### EXERCISE REQUIREMENTS
Write out the entries below exactly. End with the line that contains "Same-cycle implication, disabled while reset is asserted.".
BEGIN INFORMATION PROVIDED
===== src/rtl/segment_circle_intersection_macros.svh =====
// ----------------------------------------------------------------------------
// Segment / circle intersection assertion macros
// Shared concurrent assertion forms for the segment / circle datapath.
// ----------------------------------------------------------------------------
`ifndef SEGMENT_CIRCLE_INTERSECTION_MACROS_SVH
`define SEGMENT_CIRCLE_INTERSECTION_MACROS_SVH

// Same-cycle implication, disabled while reset is asserted.
`define SEGCIRC_ASSERT_IMP(label, clk, rstn, ante, cons, msg) \
    label: assert property (@(posedge clk) disable iff (!rstn) (ante) |-> (cons)) \
        else $error(msg);

// Next-cycle implication, disabled while reset is asserted.
`define SEGCIRC_ASSERT_NXT(label, clk, rstn, ante, cons, msg) \
    label: assert property (@(posedge clk) disable iff (!rstn) (ante) |=> (cons)) \
        else $error(msg);

`endif


===== src/rtl/segcirc_pkg.sv =====
// ----------------------------------------------------------------------------
// Segment / circle intersection package
// Widths, beat types and lane types shared by the datapath modules.
// ----------------------------------------------------------------------------
`timescale 1ns / 1ps
`default_nettype none

package segcirc_pkg;

    localparam int COORD_BITS      = 16;
    localparam int PARAM_FRAC_BITS = 15;
    localparam int RADIUS_BITS     = COORD_BITS - 1;
    localparam int PARAM_BITS      = PARAM_FRAC_BITS + 1;

    localparam int DIFF_BITS = COORD_BITS + 1;
    localparam int PROD_BITS = 2 * DIFF_BITS;
    localparam int VAL_BITS  = 2 * COORD_BITS + 4;
    localparam int WIDE_BITS = 2 * VAL_BITS;
    localparam int DISC_BITS = 4 * COORD_BITS + 4;
    localparam int ROOT_BITS = DISC_BITS / 2 + PARAM_FRAC_BITS;
    localparam int REM_BITS  = ROOT_BITS + 2;
    localparam int NUM_BITS  = VAL_BITS + PARAM_FRAC_BITS + 2;

    localparam logic [PARAM_BITS-1:0] PARAM_ONE = PARAM_BITS'(1) << PARAM_FRAC_BITS;

    typedef struct packed {
        logic signed [COORD_BITS-1:0]  seg_start_x;
        logic signed [COORD_BITS-1:0]  seg_start_y;
        logic signed [COORD_BITS-1:0]  seg_end_x;
        logic signed [COORD_BITS-1:0]  seg_end_y;
        logic signed [COORD_BITS-1:0]  circle_x;
        logic signed [COORD_BITS-1:0]  circle_y;
        logic        [RADIUS_BITS-1:0] circle_radius;
    } seg_query_t;

    typedef struct packed {
        logic                  hit;
        logic [PARAM_BITS-1:0] hit_param;
    } seg_result_t;

    typedef struct packed {
        logic valid;
        logic hit;
        logic use_min;
    } lane_ctl_t;

    typedef struct packed {
        logic        [DISC_BITS-1:0] rad;
        logic        [REM_BITS-1:0]  rem;
        logic        [ROOT_BITS-1:0] root;
        logic signed [VAL_BITS-1:0]  p;
        logic        [VAL_BITS-1:0]  a;
    } sqrt_lane_t;

    typedef struct packed {
        logic [NUM_BITS-1:0]   rem;
        logic [PARAM_BITS-1:0] quo;
        logic [VAL_BITS-1:0]   a;
    } div_lane_t;

endpackage

`default_nettype wire


===== src/rtl/segcirc_mul.sv =====
// ----------------------------------------------------------------------------
// Segment / circle wide multiplier
// Signed product in two stages: four half-width partial products, then sum.
// ----------------------------------------------------------------------------
`timescale 1ns / 1ps
`default_nettype none

module segcirc_mul #(
    parameter int WIDTH = segcirc_pkg::VAL_BITS
) (
    input  wire logic                      aclk,
    input  wire logic                      en,
    input  wire logic signed [WIDTH-1:0]   op_a,
    input  wire logic signed [WIDTH-1:0]   op_b,
    output logic signed [2*WIDTH-1:0]      prod
);

    localparam int LO = WIDTH / 2;
    localparam int HI = WIDTH - LO;
    localparam int PW = 2 * WIDTH;

    logic signed [HI-1:0]      a_hi, b_hi;
    logic signed [LO:0]        a_lo, b_lo;
    logic signed [2*HI-1:0]    hh_reg;
    logic signed [HI+LO:0]     hl_reg, lh_reg;
    logic signed [2*LO+1:0]    ll_reg;
    logic signed [PW-1:0]      prod_reg, prod_next;

    assign a_hi = op_a[WIDTH-1:LO];
    assign b_hi = op_b[WIDTH-1:LO];
    assign a_lo = $signed({1'b0, op_a[LO-1:0]});
    assign b_lo = $signed({1'b0, op_b[LO-1:0]});

    always_ff @(posedge aclk) begin
        if (en) begin
            hh_reg <= a_hi * b_hi;
            hl_reg <= a_hi * b_lo;
            lh_reg <= a_lo * b_hi;
            ll_reg <= a_lo * b_lo;
        end
    end

    always_comb begin
        prod_next = (PW'(hh_reg) <<< (2 * LO)) + (PW'(hl_reg) <<< LO)
                  + (PW'(lh_reg) <<< LO) + PW'(ll_reg);
    end

    always_ff @(posedge aclk) begin
        if (en) begin
            prod_reg <= prod_next;
        end
    end

    assign prod = prod_reg;

endmodule

`default_nettype wire


===== config.mk =====
export PLATFORM = sky130hd
export DESIGN_NAME = segcirc_mul
export DESIGN_NICKNAME = d
export VERILOG_FILES = /design/src/rtl/segment_circle_intersection_macros.svh /design/src/rtl/segcirc_pkg.sv /design/src/rtl/segcirc_mul.sv
export SDC_FILE = /design/constraint.sdc
export NUM_CORES = 2
export LEC_CHECK = 0
export ABC_AREA = 0
export BUFFER_PORTS_ARGS = -buffer_cell sky130_fd_sc_hd__buf_2
export CORE_AREA = 2 2 321 323
export DETAILED_ROUTE_END_ITERATION = 6
export DIE_AREA = 0 0 323 325
export GPL_TIMING_DRIVEN = 0
export PLACE_DENSITY_LB_ADDON = 0.05
export RECOVER_POWER = 25
export SLEW_MARGIN = 20
export SYNTH_ARGS = -nofsm -noshare
export SYNTH_HDL_FRONTEND = slang
export SYNTH_SLANG_ARGS = --single-unit
export TNS_END_PERCENT = 30

===== constraint.sdc =====
create_clock -name aclk -period 18.5 [get_ports aclk]
set_clock_uncertainty 0.1 [all_clocks]
set_input_delay 5.55 -clock aclk [delete_from_list [all_inputs] [get_ports aclk]]
set_output_delay 5.55 -clock aclk [all_outputs]
set_load 0.01 [all_outputs]

# ---- Yosys cells after proc, flatten, opt, wreduce, memory -nomap -nowiden
# Cells that the tools add are included.
dict set report op_classes {
  n_addsub 3
  mul 4
}
# op count
set op_table {}
lappend op_table {{$add A72 B55 Y72} 2}
lappend op_table {{$add A72 B37 Y72} 1}
lappend op_table {{$mul A18 B18 Y36} 2}
lappend op_table {{$mul A18 B19 Y37} 1}
lappend op_table {{$mul A19 B18 Y37} 1}
dict set report word_totals {
  register_bits 218
  in_bits 74
  output_inout_bits 72
  word_cells 12
}

# ---- Depth between registers and ports, before layout
dict set report logic_depth {
  ltp_word 3
  depth_mapped 26
  ltp_nobuf 24
}

# ---- Worst setup path before layout
# Ideal clock, no wire load.
dict set report synth_path {
  path_kind {input -> register}
  start {input port op_b[3]}
  end {register ll_reg[34], data pin}
  setup_ns 0.258
  arrival_time_ns 11.244
  required_ns 18.142
  slack_ns 6.899
  cell_stages 23
  n_path_buf 3
  cell_sequence {clkbuf_1 clkbuf_1 nand2_1 fa_1 fa_1 inv_1 fa_1 fa_1 fa_1 inv_1 fa_1 inv_1 ha_1 clkbuf_1 nand2_1 or3_4 or3b_1 o41a_1 a31oi_4 a2111oi_1 o21bai_1 a21oi_1 xnor2_1}
}
dict set report synth_between {
  elab_chain_len 1
}
# element line
set synth_rtl {}
lappend synth_rtl {{start, declared} segcirc_mul.sv:14} ;# input wire logic signed [WIDTH-1:0] op_b,
lappend synth_rtl {{$mul A18 B18 Y36} segcirc_mul.sv:39} ;# ll_reg <= a_lo * b_lo;
lappend synth_rtl {{end signal, assigned} segcirc_mul.sv:39}
lappend synth_rtl {{end, declared} segcirc_mul.sv:26} ;# logic signed [2*LO+1:0] ll_reg;
# Every way passes these cells.
# A chain may end at the register's enable or synchronous reset.

# ---- Worst setup path after layout
dict set report layout_path {
  start {input port op_b[10]}
  end {register ll_reg[35], data pin}
}
# Same word-level chain as after synthesis.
END INFORMATION PROVIDED
### OUTPUT
===== src/rtl/segment_circle_intersection_macros.svh =====
// ----------------------------------------------------------------------------
// Segment / circle intersection assertion macros
// Shared concurrent assertion forms for the segment / circle datapath.
// ----------------------------------------------------------------------------
`ifndef SEGMENT_CIRCLE_INTERSECTION_MACROS_SVH
`define SEGMENT_CIRCLE_INTERSECTION_MACROS_SVH

// Same-cycle implication, disabled while reset is asserted.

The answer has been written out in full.